In 1862, as part of a bid for statehood, Brigham Young ran as a candidate for governor of the Utah Territory, the only time he stood for election. Ten thousand votes were cast, and he received all 10,000.

Statehood would have to wait until 1896. But over time, the LDS faithful became yet another part of the American tapestry, and have learned to tolerate opposing views while still being inspired by the central place of faith.

This pattern was not new. Our founding settlers (Pilgrims, Separatists, Quakers and Puritans) came to the New World as dissenters from state religions in England and Holland. But almost immediately they imposed orthodoxy and no real separation between church and state.

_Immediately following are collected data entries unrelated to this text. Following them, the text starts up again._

<file path="config.mk">
export PLATFORM = sky130hd
export DESIGN_NAME = fft_ord_index_table
export DESIGN_NICKNAME = d
export VERILOG_FILES = /design/src/fft_cfg_pkg.sv /design/src/fft_frame_pkg.sv /design/src/fft_ord_index_table.sv
export SDC_FILE = /design/constraint.sdc
export NUM_CORES = 1
export LEC_CHECK = 0
export BUFFER_PORTS_ARGS = -buffer_cell sky130_fd_sc_hd__buf_2
export CORE_MARGIN = 3
export CORE_UTILIZATION = 40
export CTS_CLUSTER_DIAMETER = 100
export CTS_CLUSTER_SIZE = 12
export DETAILED_ROUTE_END_ITERATION = 8
export PLACE_DENSITY = 0.8
export SYNTH_ARGS = -nofsm -noshare
export SYNTH_HDL_FRONTEND = slang
export SYNTH_SLANG_ARGS = --single-unit
</file>
<file path="constraint.sdc">
create_clock -name clk -period 3.2 [get_ports clk]
set_input_delay 0.64 -clock clk [delete_from_list [all_inputs] [get_ports clk]]
set_output_delay 0.64 -clock clk [all_outputs]
set_load 0.02 [all_outputs]
</file>
<file path="src/fft_cfg_pkg.sv">
/*
 * Sizes and scalar types of the 32-point FFT output reorder unit.
 * The index rules in the reorder logic are written for a 5-bit index.
 * Changing FFT_LEN alone does not give a working unit.
 */
package fft_cfg_pkg;

    // --------------------
    // frame geometry
    // --------------------

    // complex samples in one frame
    localparam int unsigned FFT_LEN      = 32;

    // bits needed to address one sample of a frame
    localparam int unsigned LOG2_FFT_LEN = 5;

    // --------------------
    // field widths
    // --------------------

    // one real or one imaginary part
    localparam int unsigned DATA_WID = 16;

    // stage number carried with each frame
    localparam int unsigned STG_WID  = 3;

    // --------------------
    // scalar types
    // --------------------

    // two's complement, same format for re and im
    typedef logic signed [DATA_WID-1:0] sample_t;

    // position of a sample inside a frame
    typedef logic [LOG2_FFT_LEN-1:0] index_t;

    // stage 0 is bit reversal, 1 to 4 rotate, 5 to 7 pass through
    typedef logic [STG_WID-1:0] stage_t;

endpackage

</file>
<file path="src/fft_frame_pkg.sv">
/*
 * Frame level types of the reorder unit.
 * Sample 0 sits in the lowest bits of the samples field.
 * The stage field is above all samples.
 */
package fft_frame_pkg;

    // --------------------
    // data structs
    // --------------------

    // re in the upper half, im in the lower half
    typedef struct packed {
        fft_cfg_pkg::sample_t re;
        fft_cfg_pkg::sample_t im;
    } cplx_t;

    // one full frame, 3 + 1024 bits
    typedef struct packed {
        fft_cfg_pkg::stage_t                stage;
        cplx_t [fft_cfg_pkg::FFT_LEN-1:0]   samples;
    } frame_t;

    // --------------------
    // reorder control
    // --------------------

    // entry i names the input sample that goes to output position i
    typedef fft_cfg_pkg::index_t [fft_cfg_pkg::FFT_LEN-1:0] idx_list_t;

    // ORD_ROTn rotates the low n index bits right by one
    typedef enum logic [2:0] {
        ORD_BITREV = 3'd0,
        ORD_ROT2   = 3'd1,
        ORD_ROT3   = 3'd2,
        ORD_ROT4   = 3'd3,
        ORD_ROT5   = 3'd4,
        ORD_PASS   = 3'd5
    } ord_mode_e;

endpackage

</file>
<file path="src/fft_ord_index_table.sv">
/*
 * Builds the source index list for a frame from its stage number.
 * The rules assume a 5-bit sample index.
 * List and stage are registered on load_i, in step with the capture slot.
 */
`timescale 1ns/1ps

module fft_ord_index_table (
    input  logic                      clk,
    input  logic                      rst_n_i,
    input  logic                      load_i,
    input  fft_cfg_pkg::stage_t       stage_i,
    output fft_frame_pkg::idx_list_t  idx_list_o,
    output fft_cfg_pkg::stage_t       stage_o
);

    fft_frame_pkg::ord_mode_e  mode;
    fft_frame_pkg::idx_list_t  idx_list_d;

    // --------------------
    // index rules
    // --------------------

    // mirror all 5 index bits
    function automatic fft_cfg_pkg::index_t bit_rev(input fft_cfg_pkg::index_t idx);
        fft_cfg_pkg::index_t r;
        for (int unsigned b = 0; b < fft_cfg_pkg::LOG2_FFT_LEN; b++) begin
            r[b] = idx[fft_cfg_pkg::LOG2_FFT_LEN-1-b];
        end
        return r;
    endfunction

    // rotate the low n bits right by one, upper bits stay put
    function automatic fft_cfg_pkg::index_t rot_low(input fft_cfg_pkg::index_t idx,
                                                    input int unsigned n);
        fft_cfg_pkg::index_t low_mask;
        fft_cfg_pkg::index_t rot;
        low_mask   = fft_cfg_pkg::index_t'((1 << n) - 1);
        rot        = (idx & low_mask) >> 1;
        rot[n-1]   = idx[0];
        return (idx & ~low_mask) | rot;
    endfunction

    // --------------------
    // stage decode
    // --------------------

    // stage s in 1..4 rotates s+1 bits
    always_comb begin
        case (stage_i)
            3'd0:    mode = fft_frame_pkg::ORD_BITREV;
            3'd1:    mode = fft_frame_pkg::ORD_ROT2;
            3'd2:    mode = fft_frame_pkg::ORD_ROT3;
            3'd3:    mode = fft_frame_pkg::ORD_ROT4;
            3'd4:    mode = fft_frame_pkg::ORD_ROT5;
            default: mode = fft_frame_pkg::ORD_PASS;
        endcase
    end

    always_comb begin
        for (int i = 0; i < fft_cfg_pkg::FFT_LEN; i++) begin
            case (mode)
                fft_frame_pkg::ORD_BITREV:
                    idx_list_d[i] = bit_rev(fft_cfg_pkg::index_t'(i));
                fft_frame_pkg::ORD_ROT2:
                    idx_list_d[i] = rot_low(fft_cfg_pkg::index_t'(i), 2);
                fft_frame_pkg::ORD_ROT3:
                    idx_list_d[i] = rot_low(fft_cfg_pkg::index_t'(i), 3);
                fft_frame_pkg::ORD_ROT4:
                    idx_list_d[i] = rot_low(fft_cfg_pkg::index_t'(i), 4);
                fft_frame_pkg::ORD_ROT5:
                    idx_list_d[i] = rot_low(fft_cfg_pkg::index_t'(i), 5);
                default:
                    idx_list_d[i] = fft_cfg_pkg::index_t'(i);
            endcase
        end
    end

    // --------------------
    // list register
    // --------------------

    // out of reset the table describes a pass-through frame at stage 7
    always_ff @(posedge clk) begin
        if (!rst_n_i) begin
            stage_o <= '1;
            for (int i = 0; i < fft_cfg_pkg::FFT_LEN; i++) begin
                idx_list_o[i] <= fft_cfg_pkg::index_t'(i);
            end
        end else if (load_i) begin
            stage_o    <= stage_i;
            idx_list_o <= idx_list_d;
        end
    end

endmodule

</file>
===== src/busPkg.sv =====
package busPkg;

  // load request from the pipeline
  typedef struct packed {
    logic [cachePkg::AddrBits-1:0] addr;
  } cpuReq_t;

  // load data back to the pipeline
  typedef struct packed {
    cachePkg::word_t data;
  } cpuRsp_t;

  // burst read towards memory
  // addr is line aligned, len is beats minus one
  typedef struct packed {
    logic [cachePkg::AddrBits-1:0] addr;
    logic [7:0]                    len;
  } memReq_t;

  // one data beat of a burst
  typedef struct packed {
    cachePkg::word_t data;
    logic            last;
  } memBeat_t;

endpackage


===== src/refillUnit.sv =====
`timescale 1ns/100ps

module refillUnit (
  input  logic                clk,
  input  logic                rst_n,
  input  logic                start_i,
  input  cachePkg::lineAddr_t lineAddr_i,
  output logic                memReqValid_o,
  output busPkg::memReq_t     memReq_o,
  input  logic                memReady_i,
  input  logic                beatValid_i,
  input  busPkg::memBeat_t    beat_i,
  output logic                done_o,
  output cachePkg::line_t     line_o
);

  typedef enum logic [1:0] {RIdle, RReq, RBeats} rState_t;

  rState_t                                   stateQ;
  rState_t                                   stateD;
  cachePkg::lineAddr_t                       addrQ;
  logic [$clog2(cachePkg::WordsPerLine)-1:0] beatCntQ;
  cachePkg::line_t                           lineQ;
  logic                                      beatTake;

  // request goes out in the start cycle, then held until ready
  assign memReqValid_o = (stateQ == RIdle && start_i) || stateQ == RReq;
  assign beatTake = (stateQ == RBeats) && beatValid_i;
  // last beat ends the burst
  assign done_o = beatTake && beat_i.last;
  assign line_o = lineQ;

  always_comb begin
    memReq_o.addr = {(stateQ == RIdle) ? lineAddr_i : addrQ, {cachePkg::OffsetBits{1'b0}}};
    // always a full line
    memReq_o.len = 8'(cachePkg::WordsPerLine - 1);
  end

  always_comb begin
    stateD = stateQ;
    case (stateQ)
      RIdle:  if (start_i) stateD = memReady_i ? RBeats : RReq;
      RReq:   if (memReady_i) stateD = RBeats;
      RBeats: if (done_o) stateD = RIdle;
      default: stateD = RIdle;
    endcase
  end

  always_ff @(posedge clk or negedge rst_n) begin
    if (!rst_n) begin
      stateQ <= RIdle;
      beatCntQ <= '0;
    end else begin
      stateQ <= stateD;
      // word slot for the next beat
      if (start_i && stateQ == RIdle) beatCntQ <= '0;
      else if (beatTake) beatCntQ <= beatCntQ + 1'b1;
    end
  end

  // line buffer stays put until the next start, for the replay
  always_ff @(posedge clk) begin
    if (start_i && stateQ == RIdle) addrQ <= lineAddr_i;
    if (beatTake) lineQ[beatCntQ] <= beat_i.data;
  end

endmodule
$ cat src/cachePkg.sv
package cachePkg;

  // 64-bit pipeline, 32-bit byte addresses
  localparam int XLen = 64;
  localparam int AddrBits = 32;

  // 256-bit lines, so 32 bytes per line
  localparam int OffsetBits = 5;
  localparam int WordsPerLine = 4;

  // one pipeline word
  typedef logic [XLen-1:0] word_t;

  // a full cache line
  // word 0 sits in the low bits, matching beat order from memory
  typedef word_t [WordsPerLine-1:0] line_t;

  // address bits above the byte offset
  typedef logic [AddrBits-OffsetBits-1:0] lineAddr_t;

  // tag entry keeps the whole line address
  // so the format stays the same for any number of sets
  typedef struct packed {
    logic      valid;
    lineAddr_t lineAddr;
  } tagEntry_t;

endpackage

$ cat src/busPkg.sv
package busPkg;

  // load request from the pipeline
  typedef struct packed {
    logic [cachePkg::AddrBits-1:0] addr;
  } cpuReq_t;

  // load data back to the pipeline
  typedef struct packed {
    cachePkg::word_t data;
  } cpuRsp_t;

  // burst read towards memory
  // addr is line aligned, len is beats minus one
  typedef struct packed {
    logic [cachePkg::AddrBits-1:0] addr;
    logic [7:0]                    len;
  } memReq_t;

  // one data beat of a burst
  typedef struct packed {
    cachePkg::word_t data;
    logic            last;
  } memBeat_t;

endpackage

It fell to Roger Williams and others in what would become Providence, R.I., to embrace open speech and protest. And as the colonies became united, free speech ideas spread, and later became enshrined in the First Amendment of the Constitution.

A key to the spread of free speech values, including in the Utah Territory, was integration into a broader context, in this instance, the emerging United States. As Americans became more entangled, they demanded more freedoms, in part to pursue the economic benefits of pluralism.

Which brings us to the unfolding events in the Muslim world. The Muslim Brotherhood in Egypt and Ennahda in Tunisia — the emergent Islamic parties in the Arab Spring states — cannot place Islam at the center of political life and at the same time declare their religion (depictions of the Prophet Mohammad) off-limits to parody.

Whereas religion claims a monopoly on truth, politics is about give and take. Islamic republics don't work. Exhibit A: Iran. Instead, the Arab Spring countries must embrace a modern pluralism, much like Turkey has, that includes relatively free expression and some separation of church and state.

Americans should support pluralism in the Muslim world. We believe the only cure for bad speech is more speech, and not violence. This means we should rightfully condemn the content of the YouTube video as valueless expression, and equally condemn the murderous violence that followed.

We stand as an example of the huge benefits to be derived from being a free and open society.

What we shouldn't do is compromise our own values. Certain Muslims should be challenged on their belief that the Prophet Mohammad cannot be depicted under any circumstances, and certainly on the belief of Salafis that such depictions warrant violence. And Google should not have censored the video in certain Muslim countries.

Early American settlers and pioneer Mormons, groups founded on religious principles, learned to tolerate free speech on the road to modernism; 21st Century Muslims must do the same.

David Burns is a resident of Salt Lake City. He has degrees in history and law.